--- config.mk ---
export PLATFORM = sky130hd
export DESIGN_NAME = mux4_rr_arbiter_flat
export DESIGN_NICKNAME = d
export VERILOG_FILES = /design/src/rtl/mux4_rr_arbiter_pkg.sv /design/src/rtl/mux4_rr_arbiter_if.sv /design/src/rtl/mux4_rr_arbiter_rr_pick4.sv /design/src/rtl/mux4_rr_arbiter.sv /design/src/flat_wrapper.sv
export SDC_FILE = /design/constraint.sdc
export NUM_CORES = 1
export LEC_CHECK = 0
export BUFFER_PORTS_ARGS = -buffer_cell sky130_fd_sc_hd__clkbuf_2
export CAP_MARGIN = 20
export CELL_PAD_IN_SITES_DETAIL_PLACEMENT = 1
export CELL_PAD_IN_SITES_GLOBAL_PLACEMENT = 1
export CORE_ASPECT_RATIO = 0.7
export CORE_MARGIN = 5
export CORE_UTILIZATION = 40
export DETAILED_ROUTE_END_ITERATION = 10
export GPL_TIMING_DRIVEN = 0
export PLACE_DENSITY = 0.81
export SYNTH_ARGS = -nofsm -noshare
export SYNTH_HDL_FRONTEND = slang
export SYNTH_SLANG_ARGS = --single-unit
export TNS_END_PERCENT = 100
--- constraint.sdc ---
create_clock -name clk -period 4 [get_ports clk]
set_clock_uncertainty 0.05 [all_clocks]
set_input_delay 0.4 -clock clk [delete_from_list [all_inputs] [get_ports clk]]
set_output_delay 0.4 -clock clk [all_outputs]
set_load 0.01 [all_outputs]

=-=-=-=-=

▶ _Activity_
Could you write out the material above exactly as it appears?

▶ _Response to the task_
--- config.mk ---
export PLATFORM = sky130hd
export DESIGN_NAME = mux4_rr_arbiter_flat
export DESIGN_NICKNAME = d
export VERILOG_FILES = /design/src/rtl/mux4_rr_arbiter_pkg.sv /design/src/rtl/mux4_rr_arbiter_if.sv /design/src/rtl/mux4_rr_arbiter_rr_pick4.sv /design/src/rtl/mux4_rr_arbiter.sv /design/src/flat_wrapper.sv
export SDC_FILE = /design/constraint.sdc
export NUM_CORES = 1
export LEC_CHECK = 0
export BUFFER_PORTS_ARGS = -buffer_cell sky130_fd_sc_hd__clkbuf_2
export CAP_MARGIN = 20
export CELL_PAD_IN_SITES_DETAIL_PLACEMENT = 1
export CELL_PAD_IN_SITES_GLOBAL_PLACEMENT = 1
export CORE_ASPECT_RATIO = 0.7
export CORE_MARGIN = 5
export CORE_UTILIZATION = 40
export DETAILED_ROUTE_END_ITERATION = 10
export GPL_TIMING_DRIVEN = 0
export PLACE_DENSITY = 0.81
export SYNTH_ARGS = -nofsm -noshare
export SYNTH_HDL_FRONTEND = slang
export SYNTH_SLANG_ARGS = --single-unit
export TNS_END_PERCENT = 100
--- constraint.sdc ---
create_clock -name clk -period 4 [get_ports clk]
set_clock_uncertainty 0.05 [all_clocks]
set_input_delay 0.4 -clock clk [delete_from_list [all_inputs] [get_ports clk]]
set_output_delay 0.4 -clock clk [all_outputs]
set_load 0.01 [all_outputs]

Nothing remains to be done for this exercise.